Genetics drive organisms to be inclined to favor their own kin.31 Degrees of closeness in relation to kin also matter in regard to favor. For instance, a father baboon will have genetically more in common with his son than with his cousin. In turn, however, he would have more in common with his cousin than with a baboon in the same colony. Yet he would still have more in common with that baboon than one from a different area or genetic line. Thus, he would be more inclined to aid a baboon depending on proximity or degree of closeness.32 In theory, a cycle in which altruism was genotypically advantageous became more and more prominent among organisms at various stages in the evolutionary process. With such communal advantages, organisms in groups such as these formed better systems of protection, developed communication (dolphin sonar, crow calls etc.) and inevitably established culture for symbolic means of social coordination.33

Take crows, for example, who are highly sociable and communicative. During periods of overpopulation or times when food is scarce, they tend to reduce their numbers by having fewer young.34 As pointed out by David Lack in his Population Studies of Birds, many animals put the interest of kin over those who are unrelated. Almost without exception, those that do not are actually sacrificing for family rather than unrelated groups.35 Likewise, wolf packs, ants, as well as crows all dwell in very large families, not unrelated groups. Any sacrifice they endure is for kin altruistic purposes. After all, if an unrelated group reduced the number of offspring during a time of scarce food, the rogue selfish individual animal would produce more kin and in a few generations all genetic propensity toward altruism would have been evolved out of the group.36

These systems, as well as related genotype, contributed to group loyalty and protection within genetically related groups.
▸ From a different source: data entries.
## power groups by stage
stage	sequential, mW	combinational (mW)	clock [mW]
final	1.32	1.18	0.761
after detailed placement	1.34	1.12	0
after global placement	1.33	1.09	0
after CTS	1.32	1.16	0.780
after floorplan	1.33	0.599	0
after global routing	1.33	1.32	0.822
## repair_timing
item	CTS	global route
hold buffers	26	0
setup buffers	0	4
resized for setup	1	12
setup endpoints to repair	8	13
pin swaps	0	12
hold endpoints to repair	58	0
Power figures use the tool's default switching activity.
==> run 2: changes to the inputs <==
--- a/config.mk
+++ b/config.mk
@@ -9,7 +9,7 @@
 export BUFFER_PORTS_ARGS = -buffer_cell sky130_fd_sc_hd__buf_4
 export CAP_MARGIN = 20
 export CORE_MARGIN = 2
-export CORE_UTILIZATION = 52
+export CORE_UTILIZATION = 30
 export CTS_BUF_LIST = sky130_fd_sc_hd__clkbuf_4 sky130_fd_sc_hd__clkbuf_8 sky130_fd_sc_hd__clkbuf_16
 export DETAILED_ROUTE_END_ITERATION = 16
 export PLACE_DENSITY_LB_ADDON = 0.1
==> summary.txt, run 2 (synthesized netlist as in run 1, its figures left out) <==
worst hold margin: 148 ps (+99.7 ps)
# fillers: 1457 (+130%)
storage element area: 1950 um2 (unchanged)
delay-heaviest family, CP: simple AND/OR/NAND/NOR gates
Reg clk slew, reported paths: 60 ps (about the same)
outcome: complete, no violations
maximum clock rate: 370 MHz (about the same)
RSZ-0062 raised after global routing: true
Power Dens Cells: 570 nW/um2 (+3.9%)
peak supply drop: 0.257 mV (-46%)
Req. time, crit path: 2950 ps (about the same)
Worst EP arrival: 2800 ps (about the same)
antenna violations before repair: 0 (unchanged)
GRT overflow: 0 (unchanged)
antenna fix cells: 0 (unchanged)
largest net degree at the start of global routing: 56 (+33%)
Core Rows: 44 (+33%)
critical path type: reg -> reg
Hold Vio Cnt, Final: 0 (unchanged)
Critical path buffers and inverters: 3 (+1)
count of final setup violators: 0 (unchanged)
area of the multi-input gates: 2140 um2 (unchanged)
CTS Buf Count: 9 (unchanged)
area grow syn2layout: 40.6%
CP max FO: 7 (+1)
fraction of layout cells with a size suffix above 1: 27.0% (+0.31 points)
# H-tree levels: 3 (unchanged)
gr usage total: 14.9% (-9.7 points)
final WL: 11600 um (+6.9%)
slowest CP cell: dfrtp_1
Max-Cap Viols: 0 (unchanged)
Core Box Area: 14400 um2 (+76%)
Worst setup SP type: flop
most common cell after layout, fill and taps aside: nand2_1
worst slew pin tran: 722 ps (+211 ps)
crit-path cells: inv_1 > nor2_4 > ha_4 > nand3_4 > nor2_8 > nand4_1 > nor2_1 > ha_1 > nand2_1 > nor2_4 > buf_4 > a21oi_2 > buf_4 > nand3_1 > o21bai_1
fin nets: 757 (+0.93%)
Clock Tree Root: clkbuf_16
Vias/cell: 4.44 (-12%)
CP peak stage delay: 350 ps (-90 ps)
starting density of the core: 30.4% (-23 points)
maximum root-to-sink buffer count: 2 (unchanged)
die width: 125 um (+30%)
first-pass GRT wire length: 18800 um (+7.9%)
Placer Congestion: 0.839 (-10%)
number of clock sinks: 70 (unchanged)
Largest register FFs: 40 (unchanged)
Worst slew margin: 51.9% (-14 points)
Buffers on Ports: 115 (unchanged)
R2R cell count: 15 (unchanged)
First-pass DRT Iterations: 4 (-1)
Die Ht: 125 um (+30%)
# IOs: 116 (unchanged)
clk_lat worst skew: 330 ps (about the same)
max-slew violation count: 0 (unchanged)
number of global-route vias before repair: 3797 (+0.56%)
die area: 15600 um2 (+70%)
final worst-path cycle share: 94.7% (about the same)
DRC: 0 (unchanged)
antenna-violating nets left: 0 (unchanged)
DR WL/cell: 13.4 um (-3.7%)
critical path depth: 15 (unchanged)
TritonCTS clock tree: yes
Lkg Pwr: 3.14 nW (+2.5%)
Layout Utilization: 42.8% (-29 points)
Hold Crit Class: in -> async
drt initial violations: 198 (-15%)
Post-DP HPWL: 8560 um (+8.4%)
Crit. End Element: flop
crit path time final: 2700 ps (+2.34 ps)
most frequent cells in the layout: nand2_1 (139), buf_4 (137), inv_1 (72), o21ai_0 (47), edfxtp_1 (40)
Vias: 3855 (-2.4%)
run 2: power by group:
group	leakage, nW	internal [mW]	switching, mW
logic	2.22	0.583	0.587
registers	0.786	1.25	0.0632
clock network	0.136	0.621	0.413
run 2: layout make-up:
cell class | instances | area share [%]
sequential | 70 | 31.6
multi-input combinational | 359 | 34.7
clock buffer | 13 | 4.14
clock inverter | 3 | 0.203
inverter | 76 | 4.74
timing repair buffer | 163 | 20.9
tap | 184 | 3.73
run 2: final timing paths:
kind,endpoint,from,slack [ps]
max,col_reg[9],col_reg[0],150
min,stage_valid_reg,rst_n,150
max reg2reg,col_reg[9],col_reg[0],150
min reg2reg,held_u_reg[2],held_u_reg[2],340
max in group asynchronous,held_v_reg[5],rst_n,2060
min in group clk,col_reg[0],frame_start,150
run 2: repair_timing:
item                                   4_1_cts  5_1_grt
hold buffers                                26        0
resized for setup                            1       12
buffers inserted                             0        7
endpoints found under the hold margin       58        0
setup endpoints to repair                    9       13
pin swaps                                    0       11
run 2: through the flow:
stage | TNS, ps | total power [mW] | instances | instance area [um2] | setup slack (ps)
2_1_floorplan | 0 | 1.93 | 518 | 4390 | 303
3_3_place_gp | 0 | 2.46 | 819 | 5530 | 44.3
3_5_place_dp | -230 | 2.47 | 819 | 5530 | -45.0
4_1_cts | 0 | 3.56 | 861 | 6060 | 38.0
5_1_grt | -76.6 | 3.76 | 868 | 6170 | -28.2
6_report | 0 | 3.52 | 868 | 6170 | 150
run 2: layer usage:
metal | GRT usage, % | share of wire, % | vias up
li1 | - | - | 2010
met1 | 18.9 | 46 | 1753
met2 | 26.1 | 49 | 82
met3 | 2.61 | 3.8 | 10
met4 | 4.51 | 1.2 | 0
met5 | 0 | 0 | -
One can see that more complex organisms intrinsically have both competitive and altruistic-cooperative behavior that is dependent upon what promotes reproductive fitness better at any given time. Altruism, then, is regarded as involving a complex symbolic system that ensures cooperation within the group and protects it from threats by outside groups.37 An individual organism may even take on losses to their own well-being to enable an organism with high relatedness (especially within an animal’s immediate family).38 The evolution of the honeybee worker, which has a suicidal barbed sting, might be an example of this.39 All of this selfless behavior promotes the replicator gene hosted within the organism and its closest kin.